L’indennità di accompagnamento è un sostegno economico erogato dall’INPS, destinato alle persone che, a causa di gravi condizioni fisiche o mentali, non siano in grado di muoversi autonomamente o di svolgere le normali attività quotidiane senza l’aiuto costante di un’altra persona. Non deve trattarsi di un semplice disagio o di una difficoltà parziale, ma di un’incapacità effettiva e permanente, dalla quale derivi la necessità di assistenza continua.
Per ottenere questa prestazione è necessario presentare una domanda all’INPS, corredata da un certificato medico che descriva in modo preciso la situazione sanitaria del richiedente.
Nel caso in cui l’INPS, dopo aver sottoposto a visita medico legale il richiedente, respinga la domanda è possibile intervenire, qualora si ritenga che il rigetto sia infondato, presentando con il patrocinio di un legale, un ricorso per accertamento tecnico preventivo (ATP) al Tribunale del luogo in cui l’interessato ha la residenza.
Il Tribunale, in funzione di Giudice del Lavoro, nominerà un proprio consulente tecnico d’ufficio che valuterà la sussistenza del requisito sanitario per l’ottenimento della prestazione.
Il ricorso deve essere presentato entro il termine perentorio di 6 mesi dalla comunicazione del verbale di rigetto.
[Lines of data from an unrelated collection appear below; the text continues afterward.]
$ cat src/rtl/seg7_pkg.sv
// seg7_pkg: shared types, digit counts and glyph table for the seven-segment scan driver.
package seg7_pkg;
  typedef logic [7:0] seg_t;
  localparam int NUM_DIG  = 8;
  localparam int BANK_DIG = 4;
  localparam seg_t SEG_OFF = 8'h00;
  localparam seg_t GLYPH [16] = '{
    8'h3F, 8'h06, 8'h5B, 8'h4F, 8'h66, 8'h6D, 8'h7D, 8'h07,
    8'h7F, 8'h6F, 8'h77, 8'h7C, 8'h39, 8'h5E, 8'h79, 8'h71
  };
endpackage

$ cat src/rtl/seg7_glyph_dec.sv
// seg7_glyph_dec: combinational hex nibble plus decimal point to {dp,g..a} pattern.
module seg7_glyph_dec
  import seg7_pkg::*;
(
  input  logic [3:0] nib,
  input  logic       dot,
  output seg_t       seg
);
  assign seg = {dot, GLYPH[nib][6:0]};
endmodule

$ cat src/rtl/seg7_scan_drv.sv
// seg7_scan_drv: double-buffered 8-digit multiplexed seven-segment scanner.
// Optional leading-zero blanking per 4-digit bank when SEG7_LZB_EN is defined.
module seg7_scan_drv
  import seg7_pkg::*;
#(
  parameter int SCAN_DIV = 16,
  parameter int DIV_W    = $clog2(SCAN_DIV)
) (
  input  logic        clk,
  input  logic        rst_n,
  input  logic [31:0] digit_i,
  input  logic [7:0]  dot_i,
  input  logic [7:0]  blank_i,
  input  logic        upd_i,
  output logic [7:0]  seg7_sel,
  output seg_t        seg7,
  output seg_t        seg7_l,
  output logic        frame_o
);
  logic [DIV_W-1:0] div;
  logic [$clog2(NUM_DIG)-1:0] slot;
  logic pending, tc, wrap, dark;
  logic [31:0] sh_dig, act_dig;
  logic [7:0] sh_dot, act_dot, sh_blank, act_blank, lzb;
  logic [3:0] nib;
  seg_t pat, shown;
  assign tc   = div == DIV_W'(SCAN_DIV - 1);
  assign wrap = tc && slot == 3'(NUM_DIG - 1);
`ifdef SEG7_LZB_EN
  logic [7:0] z;
  always_comb begin
    for (int i = 0; i < NUM_DIG; i++) z[i] = act_dig[4*i +: 4] == 4'd0 && !act_dot[i];
    lzb = {z[7], &z[7:6], &z[7:5], 1'b0, z[3], &z[3:2], &z[3:1], 1'b0};
  end
`else
  assign lzb = '0;
`endif
  assign nib = act_dig[{slot, 2'b00} +: 4];
  seg7_glyph_dec u_dec (.nib(nib), .dot(act_dot[slot]), .seg(pat));
  assign dark  = act_blank[slot] | lzb[slot];
  assign shown = dark ? SEG_OFF : pat;
  always_ff @(posedge clk or negedge rst_n)
    if (!rst_n) begin
      div       <= '0;
      slot      <= '0;
      pending   <= 1'b0;
      sh_dig    <= '0;
      sh_dot    <= '0;
      sh_blank  <= 8'hFF;
      act_dig   <= '0;
      act_dot   <= '0;
      act_blank <= 8'hFF;
      seg7_sel  <= '0;
      seg7      <= SEG_OFF;
      seg7_l    <= SEG_OFF;
      frame_o   <= 1'b0;
    end else begin
      div      <= tc ? '0 : div + DIV_W'(1);
      slot     <= tc ? slot + 3'd1 : slot;
      seg7_sel <= 8'(1) << slot;
      seg7     <= slot >= 3'(BANK_DIG) ? SEG_OFF : shown;
      seg7_l   <= slot >= 3'(BANK_DIG) ? shown : SEG_OFF;
      frame_o  <= wrap;
      if (upd_i) begin
        sh_dig   <= digit_i;
        sh_dot   <= dot_i;
        sh_blank <= blank_i;
      end
      // A strobe on the wrap cycle bypasses the shadow so it is not lost for a frame
      if (wrap) begin
        pending <= 1'b0;
        if (upd_i) begin
          act_dig   <= digit_i;
          act_dot   <= dot_i;
          act_blank <= blank_i;
        end else if (pending) begin
          act_dig   <= sh_dig;
          act_dot   <= sh_dot;
          act_blank <= sh_blank;
        end
      end else if (upd_i) pending <= 1'b1;
    end
endmodule

$ cat config.mk
export PLATFORM = sky130hd
export DESIGN_NAME = seg7_scan_drv
export DESIGN_NICKNAME = d
export VERILOG_FILES = /design/src/rtl/seg7_pkg.sv /design/src/rtl/seg7_glyph_dec.sv /design/src/rtl/seg7_scan_drv.sv
export SDC_FILE = /design/constraint.sdc
export NUM_CORES = 1
export LEC_CHECK = 0
export BUFFER_PORTS_ARGS = -buffer_cell sky130_fd_sc_hd__clkbuf_2
export CAP_MARGIN = 20
export CORE_ASPECT_RATIO = 1.1
export CORE_MARGIN = 4
export CORE_UTILIZATION = 61
export CTS_CLUSTER_DIAMETER = 40
export CTS_CLUSTER_SIZE = 14
export DETAILED_ROUTE_END_ITERATION = 10
export MAX_ROUTING_LAYER = met4
export PLACE_DENSITY = 0.9
export REMOVE_ABC_BUFFERS = 1
export SETUP_SLACK_MARGIN = 0.05
export SKIP_CTS_REPAIR_TIMING = 1
export SKIP_LAST_GASP = 1
export SLEW_MARGIN = 20
export SYNTH_ARGS = -nofsm -noshare
export SYNTH_HDL_FRONTEND = slang
export SYNTH_SLANG_ARGS = --single-unit
$ cat constraint.sdc
create_clock -name clk -period 6.45 [get_ports clk]
set_input_delay 0.3225 -clock clk [delete_from_list [all_inputs] [get_ports clk]]
set_output_delay 0.3225 -clock clk [all_outputs]
set_load 0.03 [all_outputs]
Prima della presentazione del ricorso è opportuno che il richiedente, con l’ausilio del proprio difensore, chieda un parere ad un proprio medico legale, che rilasciato in forma scritta potrà essere allegato al ricorso.
Il richiedente, altresì, potrà preventivamente sottoporsi a visita fisiatrica con valutazione funzionale, in modo da corroborare ulteriormente la propria domanda giudiziale.
In caso di accertamento giudiziale positivo, il Giudice pronuncerà un decreto, con il quale omologherà il requisito sanitario, indicando anche il termine a partire dal quale l’indennità di accompagnamento dovrà essere erogata dall’INPS.
In caso di accertamento giudiziale negativo, qualora l’interessato intenda contestarlo, dovrà essere instaurato un giudizio di merito.